Andrew Jupin: I think it’s important because Stop Making Sense is a film filled with endless joy. From start to finish you can watch this movie, groove along to the amazing Talking Heads tunes, and bask in that great feeling of what it’s like to watch incredibly engaging, fun films with an audience. I watch it at least twice a year, but the experience of sitting on my couch watching it is much different than watching it in a room filled with fans. I consider this film a gift, and it’s a gift that Jonathan Demme gave us all. So this event is a way to not only celebrate that gift, but also celebrate the man who gave it to us. If directed by anyone else, Stop Making Sense would not be Stop Making Sense.
How can people get involved, even if the film is not showing at a theater near them?
Andrew Jupin: If your local theater isn’t yet involved, feel free to ask them (politely) if they can be! All the theater needs to do is get in contact with the film’s distributor, Palm Pictures — who have been instrumental and so fantastic in helping arrange all this — and book with them.
If your local theater winds up not participating, you can still pick up Stop Making Sense or any other film of Jonathan’s on Blu-ray or rent something on Amazon or iTunes, and maybe play the film that night along with the other theaters! Use the hashtag #CelebrateDemme to share your screening plans or your own memories of Jonathan and his movies as well.

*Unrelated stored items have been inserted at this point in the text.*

`src/wcs_pkg.sv`:
```
// ----------------------------------------------------------------------------
// wcs_pkg
// Shared types, codes and program step tables of the wash cycle sequencer.
// ----------------------------------------------------------------------------
package wcs_pkg;

    // Request codes carried in tuser
    localparam logic [1:0] REQ_TICK    = 2'd0;
    localparam logic [1:0] REQ_ARM     = 2'd1;
    localparam logic [1:0] REQ_CONFIRM = 2'd2;

    // Reply codes
    localparam logic [1:0] REPLY_IDLE    = 2'd0;
    localparam logic [1:0] REPLY_ARMED   = 2'd1;
    localparam logic [1:0] REPLY_RUNNING = 2'd2;
    localparam logic [1:0] REPLY_DONE    = 2'd3;

    // Configuration register indexes
    localparam logic [1:0] REG_DRAIN_TAIL = 2'd0;
    localparam logic [1:0] REG_ALARM      = 2'd1;
    localparam logic [1:0] REG_SPM        = 2'd2;

    // Step code: kind in [6:4], minutes in [3:0]
    localparam logic [2:0] KIND_AGIT  = 3'd1;
    localparam logic [2:0] KIND_SOAK  = 3'd2;
    localparam logic [2:0] KIND_DRAIN = 3'd3;
    localparam logic [2:0] KIND_FILL  = 3'd4;

    localparam int NUM_PROGS   = 6;
    localparam int TABLE_STEPS = 16;

    localparam logic [4:0] PROG_LEN [0:NUM_PROGS-1] = '{5'd16, 5'd8, 5'd4, 5'd1, 5'd1, 5'd2};

    localparam logic [6:0] PROG_STEPS [0:NUM_PROGS-1][0:TABLE_STEPS-1] = '{
        '{7'h14, 7'h25, 7'h13, 7'h24, 7'h12, 7'h24, 7'h12, 7'h30,
          7'h13, 7'h24, 7'h12, 7'h30, 7'h12, 7'h24, 7'h12, 7'h30},
        '{7'h12, 7'h24, 7'h12, 7'h30, 7'h12, 7'h23, 7'h11, 7'h30,
          7'h00, 7'h00, 7'h00, 7'h00, 7'h00, 7'h00, 7'h00, 7'h00},
        '{7'h11, 7'h21, 7'h11, 7'h30, 7'h00, 7'h00, 7'h00, 7'h00,
          7'h00, 7'h00, 7'h00, 7'h00, 7'h00, 7'h00, 7'h00, 7'h00},
        '{7'h30, 7'h00, 7'h00, 7'h00, 7'h00, 7'h00, 7'h00, 7'h00,
          7'h00, 7'h00, 7'h00, 7'h00, 7'h00, 7'h00, 7'h00, 7'h00},
        '{7'h40, 7'h00, 7'h00, 7'h00, 7'h00, 7'h00, 7'h00, 7'h00,
          7'h00, 7'h00, 7'h00, 7'h00, 7'h00, 7'h00, 7'h00, 7'h00},
        '{7'h11, 7'h30, 7'h00, 7'h00, 7'h00, 7'h00, 7'h00, 7'h00,
          7'h00, 7'h00, 7'h00, 7'h00, 7'h00, 7'h00, 7'h00, 7'h00}
    };

    // Step count of a program; unknown programs have none
    function automatic logic [4:0] prog_len(input logic [2:0] prog);
        logic [4:0] len;
        len = 5'd0;
        if (prog < 3'(NUM_PROGS))
        begin
            len = PROG_LEN[prog];
        end
        return len;
    endfunction

    // Step code of a program step; zero outside the table
    function automatic logic [6:0] prog_step(input logic [2:0] prog, input logic [4:0] idx);
        logic [6:0] code;
        code = 7'd0;
        if ((prog < 3'(NUM_PROGS)) && !idx[4])
        begin
            code = PROG_STEPS[prog][idx[3:0]];
        end
        return code;
    endfunction

    typedef struct packed {
        logic [1:0] req_type;
        logic [2:0] program_code;
        logic [1:0] fill_level;
        logic       sensor_high;
        logic       sensor_mid;
        logic       sensor_low;
    } req_t;

    typedef struct packed {
        logic       water_on;
        logic       motor_on;
        logic       drain_on;
        logic       alarm_on;
        logic [1:0] reply_code;
        logic [3:0] step_number;
    } res_t;

    typedef struct packed {
        logic [7:0] drain_tail_seconds;
        logic [7:0] alarm_seconds;
        logic [5:0] seconds_per_minute;
    } cfg_t;

endpackage

```
`src/wcs_ctrl.sv`:
```
// ----------------------------------------------------------------------------
// wcs_ctrl
// Sequencer state and next-state logic; one item handled per enabled cycle.
// ----------------------------------------------------------------------------
module wcs_ctrl #(
    parameter int MAX_STEPS  = 16,
    parameter int TIMER_BITS = 9
) (
    input  logic           clk,
    input  logic           rst_n,
    input  logic           advance,
    input  wcs_pkg::req_t  req,
    input  wcs_pkg::cfg_t  cfg,
    output wcs_pkg::res_t  res
);

    localparam logic [2:0] PH_IDLE       = 3'd0;
    localparam logic [2:0] PH_FILL       = 3'd1;
    localparam logic [2:0] PH_TIMED      = 3'd2;
    localparam logic [2:0] PH_DRAIN_WAIT = 3'd3;
    localparam logic [2:0] PH_DRAIN_TAIL = 3'd4;
    localparam logic [2:0] PH_ALARM      = 3'd5;

    localparam int PW = (TIMER_BITS > 10) ? TIMER_BITS : 10;
    localparam logic [TIMER_BITS-1:0] TIMER_MAX = {TIMER_BITS{1'b1}};
    localparam logic [5:0] MAX_STEPS_W = 6'(MAX_STEPS);

    logic [2:0]            phase_reg, phase_next;
    logic                  armed_reg, armed_next;
    logic [2:0]            program_reg, program_next;
    logic [1:0]            level_reg, level_next;
    logic [4:0]            step_reg, step_next;
    logic [TIMER_BITS-1:0] time_reg, time_next;

    logic [6:0]            cur_code;
    logic [6:0]            enter_code;
    logic [6:0]            new_code;
    logic                  do_enter;
    logic                  finished;
    logic                  sens;
    logic                  expired;
    logic [TIMER_BITS-1:0] time_dec;
    logic [9:0]            minute_prod;
    logic [PW-1:0]         minute_wide;
    logic [TIMER_BITS-1:0] minute_time;

    assign cur_code    = wcs_pkg::prog_step(program_reg, step_reg);
    assign minute_prod = 10'(cur_code[3:0]) * 10'(cfg.seconds_per_minute);
    assign minute_wide = PW'(minute_prod);
    assign minute_time = (minute_wide > PW'(TIMER_MAX)) ? TIMER_MAX
                                                        : minute_wide[TIMER_BITS-1:0];

    // Span ends when at most one tick is left
    assign expired  = (time_reg <= TIMER_BITS'(1));
    assign time_dec = expired ? '0 : time_reg - TIMER_BITS'(1);

    always_comb
    begin
        case (level_reg)
            2'd0:    sens = req.sensor_high;
            2'd1:    sens = req.sensor_mid;
            default: sens = req.sensor_low;
        endcase
    end

    always_comb
    begin
        phase_next   = phase_reg;
        armed_next   = armed_reg;
        program_next = program_reg;
        level_next   = level_reg;
        step_next    = step_reg;
        time_next    = time_reg;
        do_enter     = 1'b0;
        finished     = 1'b0;

        if (phase_reg == PH_IDLE)
        begin
            if (req.req_type == wcs_pkg::REQ_ARM)
            begin
                armed_next = 1'b1;
            end
            else if ((req.req_type == wcs_pkg::REQ_CONFIRM) && armed_reg)
            begin
                armed_next   = 1'b0;
                program_next = req.program_code;
                level_next   = req.fill_level;
                step_next    = '0;
                time_next    = '0;
                do_enter     = 1'b1;
            end
        end
        else if (req.req_type == wcs_pkg::REQ_TICK)
        begin
            case (phase_reg)
                PH_FILL:
                begin
                    if (!sens)
                    begin
                        if (cur_code[6:4] == wcs_pkg::KIND_FILL)
                        begin
                            step_next = step_reg + 5'd1;
                            do_enter  = 1'b1;
                        end
                        else
                        begin
                            phase_next = PH_TIMED;
                            time_next  = minute_time;
                        end
                    end
                end
                PH_TIMED, PH_DRAIN_TAIL:
                begin
                    time_next = time_dec;
                    if (expired)
                    begin
                        step_next = step_reg + 5'd1;
                        do_enter  = 1'b1;
                    end
                end
                PH_DRAIN_WAIT:
                begin
                    if (req.sensor_low)
                    begin
                        phase_next = PH_DRAIN_TAIL;
                        time_next  = TIMER_BITS'(cfg.drain_tail_seconds);
                    end
                end
                PH_ALARM:
                begin
                    time_next = time_dec;
                    if (expired)
                    begin
                        phase_next = PH_IDLE;
                        step_next  = '0;
                        finished   = 1'b1;
                    end
                end
                default:
                begin
                    phase_next = PH_IDLE;
                end
            endcase
        end

        enter_code = wcs_pkg::prog_step(program_next, step_next);

        // Entry: past end -> alarm, drain step -> drain wait, else fill
        if (do_enter)
        begin
            if ((step_next >= wcs_pkg::prog_len(program_next))
                || ({1'b0, step_next} >= MAX_STEPS_W))
            begin
                phase_next = PH_ALARM;
                time_next  = TIMER_BITS'(cfg.alarm_seconds);
            end
            else if (enter_code[6:4] == wcs_pkg::KIND_DRAIN)
            begin
                phase_next = PH_DRAIN_WAIT;
            end
            else
            begin
                phase_next = PH_FILL;
            end
        end
    end

    assign new_code   = enter_code;

    always_comb
    begin
        res.water_on    = (phase_next == PH_FILL);
        res.motor_on    = (phase_next == PH_TIMED) && (new_code[6:4] == wcs_pkg::KIND_AGIT);
        res.drain_on    = (phase_next == PH_DRAIN_WAIT) || (phase_next == PH_DRAIN_TAIL);
        res.alarm_on    = (phase_next == PH_ALARM);
        res.step_number = ((phase_next == PH_IDLE) || (phase_next == PH_ALARM))
                          ? 4'd0 : step_next[3:0];
        if (finished)
        begin
            res.reply_code = wcs_pkg::REPLY_DONE;
        end
        else if (phase_next != PH_IDLE)
        begin
            res.reply_code = wcs_pkg::REPLY_RUNNING;
        end
        else if (armed_next)
        begin
            res.reply_code = wcs_pkg::REPLY_ARMED;
        end
        else
        begin
            res.reply_code = wcs_pkg::REPLY_IDLE;
        end
    end

    always_ff @(posedge clk or negedge rst_n)
    begin
        if (!rst_n)
        begin
            phase_reg   <= PH_IDLE;
            armed_reg   <= 1'b0;
            program_reg <= '0;
            level_reg   <= '0;
            step_reg    <= '0;
            time_reg    <= '0;
        end
        else if (advance)
        begin
            phase_reg   <= phase_next;
            armed_reg   <= armed_next;
            program_reg <= program_next;
            level_reg   <= level_next;
            step_reg    <= step_next;
            time_reg    <= time_next;
        end
    end

endmodule

```
`src/wash_cycle_sequencer.sv`:
```
// ----------------------------------------------------------------------------
// wash_cycle_sequencer
// Wash-tank program sequencer with stream ports and an APB register port.
// ----------------------------------------------------------------------------
// Path: an accepted item passes the input register, then the result
//   register, before its result shows at m_axis.
// Throughput: one item per cycle unless m_axis stalls; the next-state logic
//   between the input register and the result register is a single pass.
// Reset (rst_n low, async): sequencer idle and unarmed, pipeline empty,
//   registers at drain tail 40, alarm 10, seconds per minute 60.
// ----------------------------------------------------------------------------
module wash_cycle_sequencer #(
    parameter int MAX_STEPS  = 16,
    parameter int TIMER_BITS = 9
) (
    input  logic        clk,
    input  logic        rst_n,
    // Input items
    input  logic        s_axis_tvalid,
    output logic        s_axis_tready,
    input  logic [7:0]  s_axis_tdata,   // program_code[2:0], fill_level[4:3],
                                        // sensor_high[5], sensor_mid[6], sensor_low[7]
    input  logic [1:0]  s_axis_tuser,   // req_type[1:0]
    // Result items
    output logic        m_axis_tvalid,
    input  logic        m_axis_tready,
    output logic [15:0] m_axis_tdata,   // water_on[0], motor_on[1], drain_on[2],
                                        // alarm_on[3], reply_code[5:4],
                                        // step_number[9:6], zeros above
    // Configuration
    input  logic        psel,
    input  logic        penable,
    input  logic        pwrite,
    input  logic [3:0]  paddr,
    input  logic [31:0] pwdata,
    output logic [31:0] prdata,
    output logic        pready
);

    // Register file
    logic [7:0] drain_tail_reg;
    logic [7:0] alarm_reg;
    logic [5:0] spm_reg;
    logic       cfg_write;
    wcs_pkg::cfg_t cfg;

    // Pipeline
    logic          in_valid_reg;
    wcs_pkg::req_t in_item_reg;
    logic          out_valid_reg;
    wcs_pkg::res_t out_item_reg;
    wcs_pkg::res_t step_res;
    logic          advance;
    logic          in_take;

    // ------------------------------------------------------------------
    // APB registers; word index in paddr[3:2], always ready
    // ------------------------------------------------------------------
    assign pready    = 1'b1;
    assign cfg_write = psel && penable && pwrite;

    always_ff @(posedge clk or negedge rst_n)
    begin
        if (!rst_n)
        begin
            drain_tail_reg <= 8'd40;
            alarm_reg      <= 8'd10;
            spm_reg        <= 6'd60;
        end
        else if (cfg_write)
        begin
            case (paddr[3:2])
                wcs_pkg::REG_DRAIN_TAIL: drain_tail_reg <= pwdata[7:0];
                wcs_pkg::REG_ALARM:      alarm_reg      <= pwdata[7:0];
                wcs_pkg::REG_SPM:        spm_reg        <= pwdata[5:0];
                default:                 ;  // unmapped word, write dropped
            endcase
        end
    end

    always_comb
    begin
        case (paddr[3:2])
            wcs_pkg::REG_DRAIN_TAIL: prdata = {24'd0, drain_tail_reg};
            wcs_pkg::REG_ALARM:      prdata = {24'd0, alarm_reg};
            wcs_pkg::REG_SPM:        prdata = {26'd0, spm_reg};
            default:                 prdata = 32'd0;
        endcase
    end

    assign cfg.drain_tail_seconds = drain_tail_reg;
    assign cfg.alarm_seconds      = alarm_reg;
    assign cfg.seconds_per_minute = spm_reg;

    // ------------------------------------------------------------------
    // Handshake: the held item moves into the result register whenever
    // that register is empty or being drained this cycle. The input
    // side refills in the same cycle, so items stream back to back.
    // ------------------------------------------------------------------
    assign advance       = in_valid_reg && (!out_valid_reg || m_axis_tready);
    assign s_axis_tready = !in_valid_reg || advance;
    assign in_take       = s_axis_tvalid && s_axis_tready;

    always_ff @(posedge clk or negedge rst_n)
    begin
        if (!rst_n)
        begin
            in_valid_reg  <= 1'b0;
            out_valid_reg <= 1'b0;
        end
        else
        begin
            in_valid_reg  <= in_take || (in_valid_reg && !advance);
            out_valid_reg <= advance || (out_valid_reg && !m_axis_tready);
        end
    end

    // Payload registers, no reset
    always_ff @(posedge clk)
    begin
        if (in_take)
        begin
            in_item_reg.req_type     <= s_axis_tuser;
            in_item_reg.program_code <= s_axis_tdata[2:0];
            in_item_reg.fill_level   <= s_axis_tdata[4:3];
            in_item_reg.sensor_high  <= s_axis_tdata[5];
            in_item_reg.sensor_mid   <= s_axis_tdata[6];
            in_item_reg.sensor_low   <= s_axis_tdata[7];
        end
        if (advance)
        begin
            out_item_reg <= step_res;
        end
    end

    // ------------------------------------------------------------------
    // Sequencer: state commits only when the item moves forward
    // ------------------------------------------------------------------
    wcs_ctrl #(
        .MAX_STEPS  (MAX_STEPS),
        .TIMER_BITS (TIMER_BITS)
    ) u_ctrl (
        .clk     (clk),
        .rst_n   (rst_n),
        .advance (advance),
        .req     (in_item_reg),
        .cfg     (cfg),
        .res     (step_res)
    );

    assign m_axis_tvalid = out_valid_reg;
    assign m_axis_tdata  = {6'd0,
                            out_item_reg.step_number,
                            out_item_reg.reply_code,
                            out_item_reg.alarm_on,
                            out_item_reg.drain_on,
                            out_item_reg.motor_on,
                            out_item_reg.water_on};

endmodule
```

If there are films of his you haven’t seen yet, seek those out too! He’s one of the most groundbreaking and beloved filmmakers to ever work in the medium, so you can’t go wrong with working your way through his catalog: watch the narratives, check out all the docs, find the episodes of television he directed — he directed some of the best episodes of The Killing — and find his music videos as well! Experiencing his work, no matter the setting or situation, is the absolute best way to #CelebrateDemme.